16 Febbraio 2013 , Scritto da Patrizia Poli Con tag #poli patrizia, #fabio marcaccini, #recensioni

Fabio Marcaccini, "Buongiorno anche a te"

Prefazione di Patrizia Poli

Oltre ogni inganno, l'uomo, il poeta Marcaccini, è solo. Solo di fronte alla sua coscienza, solo con la consapevolezza dei propri umanissimi errori e di ciò che non sarà mai piu', solo di fronte al tempo che se ne va. Niente piu' abbellimenti, niente illusioni, bensì parole, pulite e scabre. Egli trova conforto nella natura, madre e non matrigna, intesa come archetipo, elemento primigenio.

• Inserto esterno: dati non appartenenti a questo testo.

## src/rtl/gshare_bp_param.sv

```systemverilog
// Gshare branch predictor: 2-bit counter table indexed by PC xor global history.
// Define GSHARE_STATS_EN to add the stat_lookups / stat_mispredicts counters.
`timescale 1ns/1ps
module gshare_bp_param #(
    parameter int unsigned PC_BITS    = 32,
    parameter int unsigned INDEX_BITS = 8,
    parameter int unsigned GHR_BITS   = 8
) (
    input  logic                clk,
    input  logic                rst_n,
    input  logic                pred_valid,
    input  logic [PC_BITS-1:0]  pred_pc,
    input  logic [6:0]          pred_opcode,
    output logic                pred_ready,
    output logic                pred_out_valid,
    output logic                pred_taken,
    output logic [GHR_BITS-1:0] pred_ghr,
    input  logic                upd_valid,
    input  logic [PC_BITS-1:0]  upd_pc,
    input  logic [GHR_BITS-1:0] upd_ghr,
    input  logic                upd_taken,
    input  logic                upd_mispredict
`ifdef GSHARE_STATS_EN
    ,
    output logic [31:0]         stat_lookups,
    output logic [31:0]         stat_mispredicts
`endif
);

    localparam int unsigned Depth = 1 << INDEX_BITS;
    localparam logic [INDEX_BITS-1:0] LastIdx = INDEX_BITS'(Depth - 1);

    localparam logic [6:0] OpBranch = 7'b1100011;
    localparam logic [6:0] OpJal    = 7'b1101111;
    localparam logic [6:0] OpJalr   = 7'b1100111;

    typedef enum logic [0:0] {StInit, StRun} state_e;

    state_e                state_q, state_d;
    logic [INDEX_BITS-1:0] init_ptr_q, init_ptr_d;
    logic [GHR_BITS-1:0]   ghr_q, ghr_d;
    logic                  out_valid_q;
    logic                  taken_q;
    logic [GHR_BITS-1:0]   ghr_out_q;

    logic [1:0]            pht [Depth];

    logic                  run;
    logic                  lookup_fire;
    logic                  upd_fire;
    logic                  recover;
    logic                  is_cond;
    logic                  is_jump;
    logic [INDEX_BITS-1:0] pred_idx;
    logic [INDEX_BITS-1:0] upd_idx;
    logic [1:0]            pred_ctr;
    logic [1:0]            upd_ctr_old;
    logic [1:0]            upd_ctr_new;
    logic                  lookup_taken;
    logic                  unused_bits;

    assign run         = (state_q == StRun);
    assign lookup_fire = pred_valid & run;
    assign upd_fire    = upd_valid & run;
    assign recover     = upd_fire & upd_mispredict;

    // Only the index slice of each PC participates in the hash.
    assign unused_bits = ^{pred_pc, upd_pc};

    assign pred_idx = pred_pc[INDEX_BITS+1:2] ^ INDEX_BITS'(ghr_q);
    assign upd_idx  = upd_pc[INDEX_BITS+1:2] ^ INDEX_BITS'(upd_ghr);

    assign pred_ctr    = pht[pred_idx];
    assign upd_ctr_old = pht[upd_idx];

    assign is_cond = (pred_opcode == OpBranch);
    assign is_jump = (pred_opcode == OpJal) || (pred_opcode == OpJalr);

    always_comb begin
        lookup_taken = 1'b0;
        if (is_cond) begin
            lookup_taken = pred_ctr[1];
        end else if (is_jump) begin
            lookup_taken = 1'b1;
        end
    end

    always_comb begin
        upd_ctr_new = upd_ctr_old;
        if (upd_taken) begin
            if (upd_ctr_old != 2'b11) begin
                upd_ctr_new = upd_ctr_old + 2'b01;
            end
        end else begin
            if (upd_ctr_old != 2'b00) begin
                upd_ctr_new = upd_ctr_old - 2'b01;
            end
        end
    end

    always_comb begin
        state_d    = state_q;
        init_ptr_d = init_ptr_q;
        unique case (state_q)
            StInit: begin
                init_ptr_d = init_ptr_q + 1'b1;
                if (init_ptr_q == LastIdx) begin
                    state_d = StRun;
                end
            end
            StRun: begin
                state_d = StRun;
            end
            default: begin
                state_d = StInit;
            end
        endcase
    end

    // Recovery overrides the speculative shift of a same-cycle lookup.
    always_comb begin
        ghr_d = ghr_q;
        if (recover) begin
            ghr_d = GHR_BITS'({upd_ghr, upd_taken});
        end else if (lookup_fire && is_cond) begin
            ghr_d = GHR_BITS'({ghr_q, lookup_taken});
        end
    end

    always_ff @(posedge clk or negedge rst_n) begin
        if (!rst_n) begin
            state_q    <= StInit;
            init_ptr_q <= '0;
            ghr_q      <= '0;
        end else begin
            state_q    <= state_d;
            init_ptr_q <= init_ptr_d;
            ghr_q      <= ghr_d;
        end
    end

    always_ff @(posedge clk or negedge rst_n) begin
        if (!rst_n) begin
            out_valid_q <= 1'b0;
            taken_q     <= 1'b0;
            ghr_out_q   <= '0;
        end else begin
            out_valid_q <= lookup_fire;
            if (lookup_fire) begin
                taken_q   <= lookup_taken;
                ghr_out_q <= ghr_q;
            end
        end
    end

    // Table contents are rebuilt by the init sweep, so no reset is needed here.
    always_ff @(posedge clk) begin
        if (!run) begin
            pht[init_ptr_q] <= 2'b01;
        end else if (upd_valid) begin
            pht[upd_idx] <= upd_ctr_new;
        end
    end

    assign pred_ready     = run;
    assign pred_out_valid = out_valid_q;
    assign pred_taken     = taken_q;
    assign pred_ghr       = ghr_out_q;

`ifdef GSHARE_STATS_EN
    logic [31:0] lookups_q;
    logic [31:0] mispredicts_q;

    always_ff @(posedge clk or negedge rst_n) begin
        if (!rst_n) begin
            lookups_q     <= '0;
            mispredicts_q <= '0;
        end else begin
            if (lookup_fire && (lookups_q != 32'hFFFF_FFFF)) begin
                lookups_q <= lookups_q + 32'd1;
            end
            if (recover && (mispredicts_q != 32'hFFFF_FFFF)) begin
                mispredicts_q <= mispredicts_q + 32'd1;
            end
        end
    end

    assign stat_lookups     = lookups_q;
    assign stat_mispredicts = mispredicts_q;
`endif

endmodule

```

## config.mk

```make
export PLATFORM = sky130hd
export DESIGN_NAME = gshare_bp_param
export DESIGN_NICKNAME = d
export VERILOG_FILES = /design/src/rtl/gshare_bp_param.sv
export SDC_FILE = /design/constraint.sdc
export NUM_CORES = 1
export LEC_CHECK = 0
export CAP_MARGIN = 20
export CORE_MARGIN = 10
export CORE_UTILIZATION = 40
export DETAILED_ROUTE_END_ITERATION = 10
export GPL_ROUTABILITY_DRIVEN = 0
export PLACE_DENSITY_LB_ADDON = 0.2
export SYNTH_ARGS = -nofsm -noshare
export SYNTH_HDL_FRONTEND = slang
export SYNTH_SLANG_ARGS = --single-unit
```

## constraint.sdc

```tcl
create_clock -name clk -period 11.4 [get_ports clk]
set_input_delay 2.28 -clock clk [delete_from_list [all_inputs] [get_ports clk]]
set_output_delay 2.28 -clock clk [all_outputs]
set_load 0.01 [all_outputs]
```

* Word level (Yosys, flattened, before mapping)
Memories as Yosys holds them, arrays and structs flattened.
Index checks and enable logic that the tools add are counted.
Widths: inputs -> output; s select.
** Storage, ports and cells
- Bits in writable memories :: 512
- Memories kept :: 1
- Input port bits :: 85
- Output and inout bits :: 11
- Logic and storage cells :: 42
- Bits in registers :: 27
** Memory list
- pht :: depth 256, bits a word 2, read ports 2, clocked after memory_dff 0, wr ports 1, line 46 : logic [1:0] pht [Depth];
** Operators by class
- Bitwise gates (word level) :: 6
- Eq/ne operators :: 5
- Add/sub/neg operators :: 3
- Muxes and demuxes :: 16
- Reduce and logical (&&, ||, !) cells :: 5
** Operators by type and width (count)
- $mux 8 :: 3
- $eq 7x7->1 const B :: 3
- $xor 8x8->8 :: 2
- $add 8x1->8 const B :: 1
- $eq 8x8->1 const B :: 1
- $mux 1 :: 8
- $mux 2 :: 4
- $reduce_bool 2->1 :: 2
- $and 1x1->1 :: 3
- $add 2x1->2 const B :: 1
- $ne 2x2->1 const B :: 1
- $pmux 1 s2 :: 1
- $reduce_or 2->1 :: 1
- $sub 2x1->2 const B :: 1
- $logic_and 1x1->1 :: 1
- $logic_or 1x1->1 :: 1
- $not 1->1 :: 1

* Depth between registers and ports, before layout
Gate-level depths: netlist of the first run.
- Word-level depth :: 6
- Depth in mapped cells :: 13

* Least setup slack after synthesis of the first run
OpenSTA, ideal clock, no wires.
- Kind :: input-to-reg
- Start point :: in upd_ghr[0]
- End point :: mem pht[0][1], data pin
- Setup slack :: -1.267 ns
- Arrival time :: 11.091 ns
- Stages :: 12
- Library setup time :: 1.576 ns
- Cell sequence :: xnor2_1 -> buf_6 -> buf_6 -> nor2_1 -> buf_4 -> a32oi_1 -> a31oi_1 -> o211ai_1 -> a31oi_1 -> nor4_2 -> o21ai_0 -> a21oi_1
** Between the ends
- Cells in the longest elaborated chain, start to end :: 6
- Elaborated cells between the ends (all ways) :: 10
** RTL lines
- from (decl) :: line 20 : input logic [GHR_BITS-1:0] upd_ghr,
- $xor 8x8->8 * :: line 71 : assign upd_idx = upd_pc[INDEX_BITS+1:2] ^ INDEX_BITS'(upd_ghr);
- $mem_v2 256x2 *
- $sub 2x1->2, or another cell as far along :: line 96 : upd_ctr_new = upd_ctr_old - 2'b01;
- $mux 2 (on tied branches) :: line 95, 91
- $mux 2 * :: line 90 : if (upd_taken) begin
- $mux 2 (no source line) *
- to (decl) :: line 46
Mark *: on every way between the ends. The rest lies on a longest branch, timed or not.

* Final worst setup path of the first run
- Start point :: in upd_ghr[3]
- End point :: mem pht[82][1], data pin
The elaborated chain is that of the path after synthesis.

Il mare sarà quindi il suo mare di Calafuria, ma anche “il mare” di tutti noi, il mare di ogni epoca ed ogni vita. Di fronte all'onda, allo scoglio, alla risacca, come di fronte all'aquila e alla vetta, egli sarà ancora una volta solo col suo dolore, appena mitigato, a tratti, da tenui bagliori di speranza. Come unico riscatto, l'Amore, ormai scevro da connotazioni profane, capace di sublimare la carnalità in un dolcissimo sentimento che unisce e redime, che solleva al di sopra delle brutture del mondo. Insieme all'amore, l'amicizia, sempre desiderata e sempre tradita da coloro in cui si era riposta fiducia. Ultimo ma non certo ultimo, l'affetto paterno, che trasmette il testimone a chi viene dopo di noi, a chi si ama di un amore smisurato ed infinitamente indulgente. La poesia di Marcaccini ci tocca nel profondo, perché sgorga dall'umano bisogno di redenzione e dignità, contro tutto e tutti.